I remember tests like that and cringe to think about my kids experiencing the same kind of torment. I was never fast, always very slow and not athletic. I dreaded PE and those tests.
I wish your old PE teacher could see you now… and we could change his ways. Seriously. How awful.
Erin @ Dinners, Dishes, and Desserts says
CONGRATS!!! This is such an awesome post!
I never know when you call yourself a runner. I started “running” 4 years ago. I have trained for 2 half marathons and 1 15k, but I still am not sure if I am a runner. I am slow, and still kind of fell like an imposter. But I am pretty sure that if you go out and run on any kind of regular basis – you are a runner 🙂
Dorothy @ Crazy for Crust says
This post made me weepy. Seriously, when you related your childhood and middle school experience I was nodding my head, yes. I was always the fat one. The slow one. The one who couldn’t run the mile in 12 minutes. And now? Now I can run a 5k without stopping. I finally let go of all that..that hate we were given as kids. You go girl! You are most certainly a runner. Congratulations! 🙂
Terri A. says
A runner you are! Congratulations! I am starting again after taking some time off of running and you are kicking my butt! You’ve now inspired me to keep going.
Cara says
Yes, you are a runner! (So am I now, but don’t tell anyone! LOL) I think we are on the same week of C25K and I love knowing that we’re in it together. You are awesome!
Msimon says
Girl, if one foot is stepping in front of the other and your knee is bending at more than a 45-degree angle than you are performing a physical movement called running and therefore…you’re a runner!!! Congrats, that is a huge accomplishment.
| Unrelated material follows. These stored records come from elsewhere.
File: config.mk
export PLATFORM = sky130hd
export DESIGN_NAME = spi_audio_tx
export DESIGN_NICKNAME = d
export VERILOG_FILES = /design/src/rtl/spi_audio_pkg.sv /design/src/rtl/spi_audio_tx_fifo.sv /design/src/rtl/spi_audio_tx.sv
export SDC_FILE = /design/constraint.sdc
export NUM_CORES = 1
export LEC_CHECK = 0
export ABC_CLOCK_PERIOD_IN_PS = 3710
export CAP_MARGIN = 40
export CORE_MARGIN = 2
export CORE_UTILIZATION = 60
export CTS_BUF_LIST = sky130_fd_sc_hd__clkbuf_2
export DETAILED_ROUTE_END_ITERATION = 7
export GPL_TIMING_DRIVEN = 0
export PLACE_DENSITY = 0.79
export SYNTH_ARGS = -nofsm -noshare
export SYNTH_HDL_FRONTEND = slang
export SYNTH_SLANG_ARGS = --single-unit
export TNS_END_PERCENT = 20
File: constraint.sdc
create_clock -name clk_25mhz -period 3.71 [get_ports clk_25mhz]
set_input_delay 0.742 -clock clk_25mhz [delete_from_list [all_inputs] [get_ports clk_25mhz]]
set_output_delay 0.742 -clock clk_25mhz [all_outputs]
set_load 0.01 [all_outputs]
File: src/rtl/spi_audio_pkg.sv
// Shared types for the SPI audio transmit path.
`timescale 1ns/1ps
package spi_audio_pkg;
  localparam int SAMPLE_W = 16;

  typedef enum logic [1:0] {IDLE, SETUP, SHIFT, HOLD} spi_tx_state_t;

  typedef logic [SAMPLE_W-1:0] sample_t;
endpackage

File: src/rtl/spi_audio_tx_fifo.sv
// Small synchronous sample FIFO: wrap-around pointers plus an occupancy count.
// Full and empty come straight from the registered count.
`timescale 1ns/1ps
module spi_audio_tx_fifo
  import spi_audio_pkg::*;
#(
  parameter int DATA_W     = SAMPLE_W,
  parameter int FIFO_DEPTH = 4
) (
  input  logic              clk_25mhz,
  input  logic              reset_n,
  input  logic              push,
  input  logic              pop,
  input  logic [DATA_W-1:0] wdata,
  output logic [DATA_W-1:0] rdata,
  output logic              full,
  output logic              empty
);
  localparam int PTR_W = (FIFO_DEPTH > 1) ? $clog2(FIFO_DEPTH) : 1;

  logic [DATA_W-1:0] mem [FIFO_DEPTH];
  logic [PTR_W-1:0]  wr_ptr;
  logic [PTR_W-1:0]  rd_ptr;
  logic [PTR_W:0]    count;
  logic              do_push;
  logic              do_pop;

  assign full    = (count == (PTR_W+1)'(FIFO_DEPTH));
  assign empty   = (count == '0);
  assign do_push = push && !full;
  assign do_pop  = pop && !empty;
  assign rdata   = mem[rd_ptr];

  // Sample storage carries no reset; the pointers alone define what is valid.
  always_ff @(posedge clk_25mhz) begin
    if (do_push) mem[wr_ptr] <= wdata;
  end

  // Pointer and occupancy bookkeeping; simultaneous push and pop leave count unchanged.
  always_ff @(posedge clk_25mhz or negedge reset_n) begin
    if (!reset_n) begin
      wr_ptr <= '0;
      rd_ptr <= '0;
      count  <= '0;
    end else begin
      if (do_push) wr_ptr <= wr_ptr + PTR_W'(1);
      if (do_pop)  rd_ptr <= rd_ptr + PTR_W'(1);
      case ({do_push, do_pop})
        2'b10:   count <= count + (PTR_W+1)'(1);
        2'b01:   count <= count - (PTR_W+1)'(1);
        default: count <= count;
      endcase
    end
  end
endmodule

File: src/rtl/spi_audio_tx.sv
// SPI mode-0 audio sample transmitter: one DATA_W-bit sample per frame tick,
// MSB first, active-high CS. An empty FIFO at the tick repeats the last sample.
// Optional underrun counter port enabled by defining SPI_AUDIO_TX_UNDERRUN_CNT_EN.
`timescale 1ns/1ps
module spi_audio_tx
  import spi_audio_pkg::*;
#(
  parameter int DATA_W       = SAMPLE_W,
  parameter int FIFO_DEPTH   = 4,
  parameter int SCLK_DIV     = 6,
  parameter int CS_SETUP     = 2,
  parameter int CS_HOLD      = 2,
  parameter int FRAME_PERIOD = 521
) (
  input  logic              clk_25mhz,
  input  logic              reset_n,
  input  logic [DATA_W-1:0] s_data,
  input  logic              s_valid,
  output logic              s_ready,
  output logic              spi_sclk,
  output logic              spi_mosi,
  output logic              spi_cs,
  output logic              busy
`ifdef SPI_AUDIO_TX_UNDERRUN_CNT_EN
  ,
  output logic [15:0]       underrun_cnt
`endif
);
  localparam int FC_W = $clog2(FRAME_PERIOD);

  logic [FC_W-1:0]   frame_cnt;
  logic              tick;
  logic              fifo_full;
  logic              fifo_empty;
  logic              fifo_pop;
  logic [DATA_W-1:0] fifo_rdata;

  spi_tx_state_t     state_q, state_d;
  logic [15:0]       cnt_q, cnt_d;
  logic [7:0]        bit_q, bit_d;
  logic [DATA_W-1:0] shreg_q, shreg_d;
  logic [DATA_W-1:0] last_q, last_d;
  logic              sclk_q, sclk_d;
  logic              cs_q, cs_d;
  logic              busy_q;

  assign s_ready  = !fifo_full;
  assign tick     = (frame_cnt == FC_W'(FRAME_PERIOD-1));
  assign spi_sclk = sclk_q;
  assign spi_mosi = shreg_q[DATA_W-1];
  assign spi_cs   = cs_q;
  assign busy     = busy_q;

  spi_audio_tx_fifo #(
    .DATA_W     (DATA_W),
    .FIFO_DEPTH (FIFO_DEPTH)
  ) u_fifo (
    .clk_25mhz (clk_25mhz),
    .reset_n   (reset_n),
    .push      (s_valid && !fifo_full),
    .pop       (fifo_pop),
    .wdata     (s_data),
    .rdata     (fifo_rdata),
    .full      (fifo_full),
    .empty     (fifo_empty)
  );

  // Free-running frame counter; the last count value is the frame tick.
  always_ff @(posedge clk_25mhz or negedge reset_n) begin
    if (!reset_n) frame_cnt <= '0;
    else          frame_cnt <= tick ? '0 : frame_cnt + FC_W'(1);
  end

  // Next-state logic: frame sequencing, SCLK phase timing and shift register.
  always_comb begin
    state_d  = state_q;
    cnt_d    = cnt_q;
    bit_d    = bit_q;
    shreg_d  = shreg_q;
    last_d   = last_q;
    sclk_d   = sclk_q;
    cs_d     = cs_q;
    fifo_pop = 1'b0;
    case (state_q)
      IDLE: begin
        if (tick) begin
          state_d = SETUP;
          cnt_d   = '0;
          bit_d   = '0;
          cs_d    = 1'b1;
          sclk_d  = 1'b0;
          if (!fifo_empty) begin
            fifo_pop = 1'b1;
            shreg_d  = fifo_rdata;
            last_d   = fifo_rdata;
          end else begin
            shreg_d  = last_q;
          end
        end
      end
      SETUP: begin
        if (cnt_q == 16'(CS_SETUP-1)) begin
          state_d = SHIFT;
          cnt_d   = '0;
        end else begin
          cnt_d   = cnt_q + 16'd1;
        end
      end
      SHIFT: begin
        if (cnt_q == 16'(SCLK_DIV-1)) begin
          sclk_d = 1'b1;
          cnt_d  = cnt_q + 16'd1;
        end else if (cnt_q == 16'(2*SCLK_DIV-1)) begin
          // Falling edge: MOSI moves to the next bit on the same cycle.
          sclk_d  = 1'b0;
          cnt_d   = '0;
          shreg_d = {shreg_q[DATA_W-2:0], 1'b0};
          if (bit_q == 8'(DATA_W-1)) state_d = HOLD;
          else                       bit_d   = bit_q + 8'd1;
        end else begin
          cnt_d  = cnt_q + 16'd1;
        end
      end
      HOLD: begin
        if (cnt_q == 16'(CS_HOLD-1)) begin
          state_d = IDLE;
          cnt_d   = '0;
          cs_d    = 1'b0;
          shreg_d = '0;
        end else begin
          cnt_d   = cnt_q + 16'd1;
        end
      end
      default: state_d = IDLE;
    endcase
  end

  // State and output registers; reset drops CS and discards any frame at once.
  always_ff @(posedge clk_25mhz or negedge reset_n) begin
    if (!reset_n) begin
      state_q <= IDLE;
      cnt_q   <= '0;
      bit_q   <= '0;
      shreg_q <= '0;
      last_q  <= '0;
      sclk_q  <= 1'b0;
      cs_q    <= 1'b0;
      busy_q  <= 1'b0;
    end else begin
      state_q <= state_d;
      cnt_q   <= cnt_d;
      bit_q   <= bit_d;
      shreg_q <= shreg_d;
      last_q  <= last_d;
      sclk_q  <= sclk_d;
      cs_q    <= cs_d;
      busy_q  <= (state_d != IDLE);
    end
  end

`ifdef SPI_AUDIO_TX_UNDERRUN_CNT_EN
  logic underrun_evt;

  function automatic logic [15:0] sat_inc16(input logic [15:0] v);
    return (v == 16'hFFFF) ? v : v + 16'd1;
  endfunction

  assign underrun_evt = (state_q == IDLE) && tick && fifo_empty;

  // Saturating count of ticks that found the FIFO empty.
  always_ff @(posedge clk_25mhz or negedge reset_n) begin
    if (!reset_n)          underrun_cnt <= '0;
    else if (underrun_evt) underrun_cnt <= sat_inc16(underrun_cnt);
  end
`endif

  tick_only_in_idle: assert property (@(posedge clk_25mhz) disable iff (!reset_n)
    tick |-> (state_q == IDLE));
endmodule

==> qor.log, run 1 <==
INFO  logic_synthesis synth_top_family_by_area=simple AND/OR/NAND/NOR gates
INFO  finish         final_layout_size_suffix_gt1_share=18.4%
INFO  grt            gr-total-overflow=0
INFO  floorplanning  initial_core_util=60.8%
INFO  logic_synthesis net_count_synth=481
INFO  power          p_leak=2.67nW
INFO  setup_path     critPathLaunch=frame_cnt[4]
INFO  logic_synthesis synth.cell_area=6170um^2
INFO  detailed_routing num_vias=3821
INFO  setup_path     timing.critical_path.arrival=3.94ns
INFO  placement      gp_congestion=0.884
INFO  timing         setup_tns=0ns
INFO  placement      place.port_buffers=23
INFO  logic_synthesis synth-seq-cells=142
INFO  logic_synthesis yosys_warnings=0
INFO  floorplanning  boundaryPins=24
INFO  logic_synthesis post_synth_fa_ha_maj_area_fraction=2.35%
INFO  timing         finalHoldViolCount=0
INFO  setup_path     critical_path.reg2reg.startpoint=frame_cnt[4]
INFO  finish         sequential_cell_area=3870um^2
INFO  grt            grt_first_pass_wirelength=18.6mm
INFO  detailed_routing detail_route.wirelength=10.9mm
INFO  grt            grt_pass1_vias=3928
INFO  setup_path     worstSetupPathType=flop to flop
INFO  placement      pre_cts_slack=0.318ns
INFO  setup_path     regToRegEndpoint=u_fifo.count[2]
INFO  finish         instances_no_fill=646
INFO  logic_synthesis synthDominantAreaCellType=dfrtp_1
INFO  timing         worstMarginPinSlew=0.882ns
INFO  logic_synthesis synth_simple_gate_area_share=11.2%
INFO  grt            grt_antenna_before_repair=0
INFO  logic_synthesis post_synth_inst_count=451
INFO  clocking       tritoncts_clock_tree=yes
INFO  power          power-per-cell-area=460nW/um^2
INFO  timing         maxClockFrequency=304MHz
INFO  floorplanning  die_w=105um
INFO  logic_synthesis yosys.area_share.xor_xnor=3.55%
INFO  clocking       cts_buffers=17
INFO  timing         layout_setup_ws=0.421ns
INFO  power          irDropWorstVdd=0.000346V
INFO  detailed_routing detailedRoute.firstPassIterationCount=6
INFO  finish         fill_cells=716
INFO  setup_path     worst_setup_path_endpoint=u_fifo.count[2]
INFO  floorplanning  die_area=11100um^2
INFO  placement      dp.cells=612
INFO  setup_path     timing.critical_path.fanout_max=10
INFO  detailed_routing antenna_left=0
INFO  hold_path      worstHoldPathType=primary input to async pin
INFO  detailed_routing post_drt_via_cell_ratio=5.91
INFO  floorplanning  die_height=105um
INFO  finish         multi_input_comb_area=2140um^2
INFO  setup_path     worst-endpoint-required=4.37ns
INFO  finish         antenna_cells=0
INFO  logic_synthesis synth_top_area_share=31.7%
INFO  clocking       clkSlewWorstSetupHoldPaths=0.22ns
INFO  grt            grt_max_degree=57
INFO  floorplanning  floorplan.core_area=10100um^2
INFO  logic_synthesis synth_ff_type=dfrtp_1
INFO  clocking       cts-root-buf=clkbuf_2
INFO  grt            track_usage=21.4%
INFO  placement      placed_cell_area=6600um^2
INFO  setup_path     crit_path_end_kind=flop
INFO  clocking       worst_skew_pair.late_latency=0.73ns
INFO  detailed_routing number_of_drc_markers_after_the_initial_detailed_route_iteration=300
INFO  timing         setup_viol=0
INFO  logic_synthesis synthTopCellsByArea=dfrtp_1, edfxtp_1, mux4_2
INFO  logic_synthesis ys_async_sr_fraction=54.9%
INFO  timing         period_needed=3.29ns
INFO  timing         slew_violations=0
INFO  placement      hpwlAfterDp=7.59mm
INFO  logic_synthesis synth-edff-count=64
INFO  setup_path     critical_path.startpoint_type=flop
INFO  clocking       numClockSinks=142
INFO  finish         areaGrowthSynthToFinish=10.7%
INFO  finish         stdcell_area=6830um^2
INFO  detailed_routing route.detailed.wl_per_inst=16.9um
INFO  logic_synthesis ys_seq_area_share=62.8%
INFO  logic_synthesis post_synth_most_frequent_cells=dfrtp_1, edfxtp_1, nor2_1
INFO  logic_synthesis share_of_the_synthesized_area_in_compound_gates_ao_oa_aoi_oai=8.62%
INFO  setup_path     path_depth_of_the_worst_reg2reg_path=10
INFO  floorplanning  core.rowCount=37
INFO  timing         rsz0062_at_grt=false
INFO  outcome        run_status=complete, no violations
INFO  logic_synthesis yosys-mux-area-fraction=8.93%
INFO  detailed_routing drt_drc_violations_left=0
INFO  run            drv.max_cap_violation_count=0
INFO  logic_synthesis synthesis.area_per_instance=13.7um^2
INFO  setup_path     r2r_slack=0.42ns
INFO  finish         final_net_count=527
INFO  logic_synthesis synth_most_common_cell=dfrtp_1
INFO  timing         slew-limit-headroom=41.2%
INFO  timing         final_min_period_over_clock_period=88.7%
INFO  clocking       cts_htree_levels=4
INFO  power          design_power_total=3.14mW
INFO  clocking       cts.repair_timing.setup_buffer_count=0
INFO  clocking       cts-root-to-sink-buffers=2
INFO  timing         fin_skew=0.0345ns
INFO  logic_synthesis yosys.cell_types.count=48
==> per-layer routing <==
layer	up-vias	global-route usage, %	wire length [um]
met5	-	0	0
met4	0	8.19	172
met3	18	4.70	432
li1	1806	-	-
met1	1915	27.0	4690
met2	82	36.5	5640
==> kinds of logic (layout without fill, tap and decap cells) <==
group | Yosys count | count (layout)
DFF | 142 | 142
muxes | 33 | 33
adders and majority gates | 11 | 11
AOI/OAI and AO/OA | 71 | 71
xor gates and xnor gates | 25 | 25
and+or+nand+nor | 134 | 134
buffers and inverters | 35 | 94
==> how the worst min path moves through the flow <==
stage	start	to	slack [ns]	cells past startpoint
after floorplan	reset_n	bit_q[0]	0.45	0
final	reset_n	cnt_q[8]	0.42	2
after detailed placement	frame_cnt[4]	frame_cnt[4]	0.49	1
after global routing	reset_n	state_q[0]	0.40	2
after global placement	frame_cnt[9]	frame_cnt[9]	0.47	1
after CTS	reset_n	state_q[0]	0.40	2
==> state kept, by name (all words and copies together), names as in the netlist <==
| name | count |
|---|---|
| last_q | 16 |
| busy | 1 |
| state_q | 2 |
| cnt_q | 16 |
| bit_q | 8 |
| spi_sclk | 1 |
| u_fifo.wr_ptr | 2 |
| u_fifo.mem | 64 |
| frame_cnt | 10 |
| shreg_q | 16 |
| u_fifo.count | 3 |
| u_fifo.rd_ptr | 2 |
| spi_cs | 1 |
==> per-stage QoR <==
stage / hold WS (ns) / util, %
after global routing: 0.403 / 67.3
after global placement: 0.471 / 64.8
final: 0.417 / 67.3
after CTS: 0.397 / 67.2
after floorplan: 0.446 / -
after detailed placement: 0.490 / 65.1
==> worst max-delay path, cell delays in order (launching register included) <==
cell     delay, ns
dfrtp_1       0.45
nor4_1        0.45
nand4_1       0.50
nor2_4        0.44
buf_2         0.32
ha_1          0.22
inv_1         0.06
fa_1          0.37
xor2_1        0.15
nor2_1        0.11
xor2_1        0.15
==> layout make-up <==
| class | count | share of cell area [%] |
|---|---|---|
| flip-flops and latches | 142 | 56.7 |
| multi-input cells | 274 | 31.4 |
| repair buffers | 27 | 4.03 |
| well taps | 136 | 2.49 |
| clock inverters | 14 | 1.78 |
| plain buffers | 21 | 1.48 |
| clock buffers | 18 | 1.32 |
| inverters | 14 | 0.770 |
==> where the power goes <==
part / internal (mW) / total (mW) / switching, mW
combinational: 0.161 / 0.442 / 0.281
sequential: 1.83 / 1.89 / 0.0567
clock: 0.203 / 0.816 / 0.612
total: 2.19 / 3.14 / 0.950
==> what timing repair did <==
action	CTS	global route
endpoints found under the setup margin	0	1
hold buffers	1	0
hold endpoints to repair	22	0
gates resized for setup	0	1
==> layout by cell type, fill, tap and decap left out, types with 2 or more instances in the layout <==
cell,Yosys,layout
ha_1,10,10
buf_1,2,2
nor3_1,3,3
nand3_1,21,21
a31oi_1,5,5
nand3b_1,3,3
buf_6,2,2
nand4_1,7,7
and4_1,2,2
clkbuf_2,0,18
or4_1,4,4
nand2b_1,3,3
buf_4,1,2
inv_1,14,14
a21oi_1,10,10
a21oi_2,14,14
inv_8,0,2
or2_2,2,2
o21ai_0,17,17
clkinv_4,0,2
dfrtp_1,78,78
edfxtp_1,64,64
xor2_1,11,11
clkbuf_1,13,13
xnor2_1,14,14
o22ai_1,2,2
and2_1,4,4
o21a_1,2,2
nor4_1,11,11
mux4_2,16,16
and3_1,8,8
inv_6,0,7
clkdlybuf4s50_1,0,22
buf_2,3,5
mux2_2,16,16
or3_1,4,4
nand2_1,26,26
a222oi_1,15,15
nor2_1,30,30
clkinvlp_4,0,2
No activity file was read; power rests on OpenSTA's default activity.
==> run 2, diff against run 1 <==
SKIP_CTS_REPAIR_TIMING = 1   (was default)
==> run 2 against run 1 <==
Compared with the run above:
- highest routed layer unchanged
- die area unchanged
- critical path type unchanged
- critical endpoint unchanged
- power about the same
- utilization unchanged
- non-clock buffer count unchanged
==> qor.log, run 2 (synthesis results as in run 1) <==
INFO  outcome        run_status=complete, no violations
INFO  power          design_power_total=3.14mW [about the same]
INFO  timing         finalHoldViolCount=0 [unchanged]
INFO  setup_path     max_stage_delay_cell_worst_path=nand4_1
INFO  floorplanning  die_w=105um [unchanged]
INFO  placement      place.port_buffers=23 [unchanged]
INFO  clocking       worst_skew_pair.late_latency=0.71ns [-0.02 ns]
INFO  setup_path     worstSetupPathType=flop to flop
INFO  clocking       cts-root-to-sink-buffers=2 [unchanged]
INFO  timing         worstMarginPinSlew=0.885ns [+0.00299 ns]
INFO  placement      hpwlAfterDp=7.59mm [unchanged]
INFO  setup_path     critPathLaunch=frame_cnt[4]
INFO  detailed_routing detailedRoute.firstPassIterationCount=6 [unchanged]
INFO  finish         instances_no_fill=646 [unchanged]
INFO  power          power-per-cell-area=460nW/um^2 [about the same]
INFO  setup_path     cp_common_cell=xor2_1
INFO  floorplanning  die_height=105um [unchanged]
INFO  placement      gp_congestion=0.884 [unchanged]
INFO  grt            gr-total-overflow=0 [unchanged]
INFO  floorplanning  boundaryPins=24 [unchanged]
INFO  grt            grt_util_met1=27.0% [unchanged]
INFO  timing         rsz0062_at_grt=false
INFO  grt            global_route.peak_usage_layer=met2
INFO  finish         areaGrowthSynthToFinish=10.7% [unchanged]
INFO  floorplanning  die_area=11100um^2 [unchanged]
INFO  timing         slew-limit-headroom=41.0% [-0.20 points]
INFO  detailed_routing detail_route.wirelength=11.0mm [+0.34%]
INFO  floorplanning  core.rowCount=37 [unchanged]
INFO  floorplanning  floorplan.core_area=10100um^2 [unchanged]
INFO  clocking       numClockSinks=142 [unchanged]
INFO  finish         final_net_count=527 [unchanged]
INFO  clocking       tritoncts_clock_tree=yes
INFO  setup_path     cp.depth=10 [unchanged]
INFO  detailed_routing number_of_drc_markers_after_the_initial_detailed_route_iteration=367 [+22%]
INFO  setup_path     crit_path_end_kind=flop
INFO  timing         setup_viol=0 [unchanged]
INFO  grt            track_usage=21.4% [unchanged]
INFO  clocking       cts_buffers=17 [unchanged]
INFO  setup_path     path_depth_of_the_worst_reg2reg_path=10 [unchanged]
INFO  grt            grt_antenna_before_repair=0 [unchanged]
INFO  setup_path     critical_path.startpoint_type=flop
INFO  clocking       cts-root-buf=clkbuf_2
INFO  grt            grt_pass1_vias=3928 [unchanged]
INFO  finish         largest_register=u_fifo.mem
INFO  hold_path      worstHoldPathType=primary input to async pin
INFO  power          p_leak=2.67nW [unchanged]
INFO  finish         flip_flop_count_of_the_largest_register_after_layout=64 [unchanged]
INFO  grt            grt_first_pass_wirelength=18.6mm [unchanged]
INFO  detailed_routing num_vias=3825 [+0.10%]
INFO  setup_path     worst-endpoint-required=4.35ns [-0.02 ns]
INFO  finish         final_layout_size_suffix_gt1_share=18.4% [unchanged]
INFO  detailed_routing antenna_left=0 [unchanged]
INFO  setup_path     critical_path.reg2reg.startpoint=frame_cnt[4]
INFO  run            drv.max_cap_violation_count=0 [unchanged]
INFO  grt            grt_max_degree=57 [unchanged]
INFO  timing         period_needed=3.30ns [+0.00821 ns]
INFO  timing         fin_skew=0.0297ns [-0.00481 ns]
INFO  setup_path     cp_cell_sequence=nor4_1, nand4_1, nor2_4, buf_2, ha_1, inv_1, fa_1, xor2_1, nor2_1, xor2_1
INFO  timing         final_min_period_over_clock_period=88.9% [+0.22 points]
INFO  detailed_routing route.detailed.wl_per_inst=17.0um [+0.34%]
INFO  setup_path     timing.critical_path.slowest_cell_delay=0.50ns [about the same]
INFO  power          irDropWorstVdd=0.000346V [about the same]
INFO  timing         maxClockFrequency=303MHz [-0.25%]
INFO  setup_path     timing.critical_path.arrival=3.94ns [about the same]
INFO  setup_path     timing.critical_path.fanout_max=10 [unchanged]
INFO  finish         layout.cells.most_common=dfrtp_1
INFO  detailed_routing post_drt_via_cell_ratio=5.92 [+0.10%]
INFO  setup_path     cp_top_family=simple AND/OR/NAND/NOR gates
INFO  grt            grt_use_met2=36.5% [unchanged]
INFO  placement      dp.cells=612 [unchanged]
INFO  timing         fin_hold_ws=0.432ns [+0.0154 ns]
INFO  finish         final_cell_mix=dfrtp_1, edfxtp_1, nor2_1, nand2_1, clkdlybuf4s50_1
INFO  floorplanning  initial_core_util=60.8% [unchanged]
INFO  clocking       cts_htree_levels=4 [unchanged]
INFO  clocking       clkSlewWorstSetupHoldPaths=0.22ns [about the same]
INFO  setup_path     crit_buf_inv=2 [unchanged]
INFO  timing         slew_violations=0 [unchanged]
INFO  grt            global_route_met3_utilization=4.70% [unchanged]
INFO  detailed_routing drt_drc_violations_left=0 [unchanged]
INFO  finish         antenna_cells=0 [unchanged]
==> run 2: cell counts in the layout (fill, tap and decap cells not counted) <==
Identical to the previous run, type by type.
==> run 2: layout make-up <==
cell class	instances	area, um^2
multi-input cells	274	2140
flip-flops and latches	142	3870
inverters	14	52.6
clock buffers	18	90.1
repair buffers	27	275
well taps	136	170
fillers	716	3310
clock inverters	14	121
plain buffers	21	101
==> run 2: final timing paths <==
path                            slack, ns              end
worst max-delay path                 0.41  u_fifo.count[2]
worst min-delay path                 0.43         cnt_q[8]
worst max register to register       0.41  u_fifo.count[2]
worst min register to register       0.52     frame_cnt[6]
max in group asynchronous            2.68        last_q[8]
min in group clk_25mhz               0.52     frame_cnt[6]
And as a current PE teacher also getting a doctorate in the field, I would just like to personally apologize in behalf of my profession for your atrocious PE experience 🙁
Charlotte says
You are a runner! Wow. I’m in my 4th week and barely moving when I do my 5 minute runs but I figure as long as I’m still moving and not stopped it counts right. You are so inspiring.
Kira says
One of my favorite quotes: “I often hear someone say I’m not a real runner. We are all runners, some just run faster than others. I never met a fake runner.” -Bart Yasso
Welcome to being a runner!
Maria says
You, my dear, are a runner. You are busting your ass and fighting every fiber in your body that says “walk, it’ll be okay” and overcoming it with every step!
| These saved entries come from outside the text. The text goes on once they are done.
===== config.mk =====
export PLATFORM = sky130hd
export DESIGN_NAME = fetch_unit
export DESIGN_NICKNAME = d
export VERILOG_FILES = /design/src/rtl/fetch_unit.sv
export SDC_FILE = /design/constraint.sdc
export NUM_CORES = 1
export LEC_CHECK = 0
export CAP_MARGIN = 40
export CELL_PAD_IN_SITES_DETAIL_PLACEMENT = 1
export CELL_PAD_IN_SITES_GLOBAL_PLACEMENT = 1
export CORE_UTILIZATION = 45
export DETAILED_ROUTE_END_ITERATION = 6
export PLACE_DENSITY = 0.78
export REMOVE_ABC_BUFFERS = 1
export SLEW_MARGIN = 20
export SYNTH_ARGS = -nofsm -noshare
export SYNTH_HDL_FRONTEND = slang
export SYNTH_SLANG_ARGS = --single-unit

===== constraint.sdc =====
create_clock -name clk -period 4.2 [get_ports clk]
set_input_delay 0.84 -clock clk [delete_from_list [all_inputs] [get_ports clk]]
set_output_delay 0.84 -clock clk [all_outputs]
set_load 0.05 [all_outputs]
Sarah @ Will Run for Pasta says
Ditto what Bridget said! Thank you so much for sharing your story, you are absolutely a runner AND an inspiration!
Brandi says
Good for you girl! Your drive, determination, and story is so inspiring. Keep it up! I’m so happy for you 🙂
Katrina @ In Katrina's Kitchen says
You are amazing! It makes me so mad that a teacher would allow a student to feel like a failure. You win today. You win in every way. I am so darn inspired by you!
naomi says
You are awesome. You are a runner.
Kudos!
Christina says
I was always the slowest kid in the class. Overweight and not into running. I just did my 20 minute run on Saturday and it’s incredible how proud of yourself you become when you accomplish something you didn’t think was possible. You’re a rockstar in my books!!!!
Bridget says
I cannot believe that a teacher stood by and watched a student get bullied. It makes me SO MAD. Never mind how wrong it is to have your grade based purely on physical performance.
Running 25 minutes at a time…that’s so hard core! I hope it feels awesome to prove those middle school jerks wrong.
Erin says
You are definitely a runner! Congratulations on your success and thank you so much for sharing your story! You have no idea how much you inspire others 🙂
christi in ma says
your story is so inspiring! I use the same Couch 2 5K app. Keep up the great work! You are most definitely a runner!!!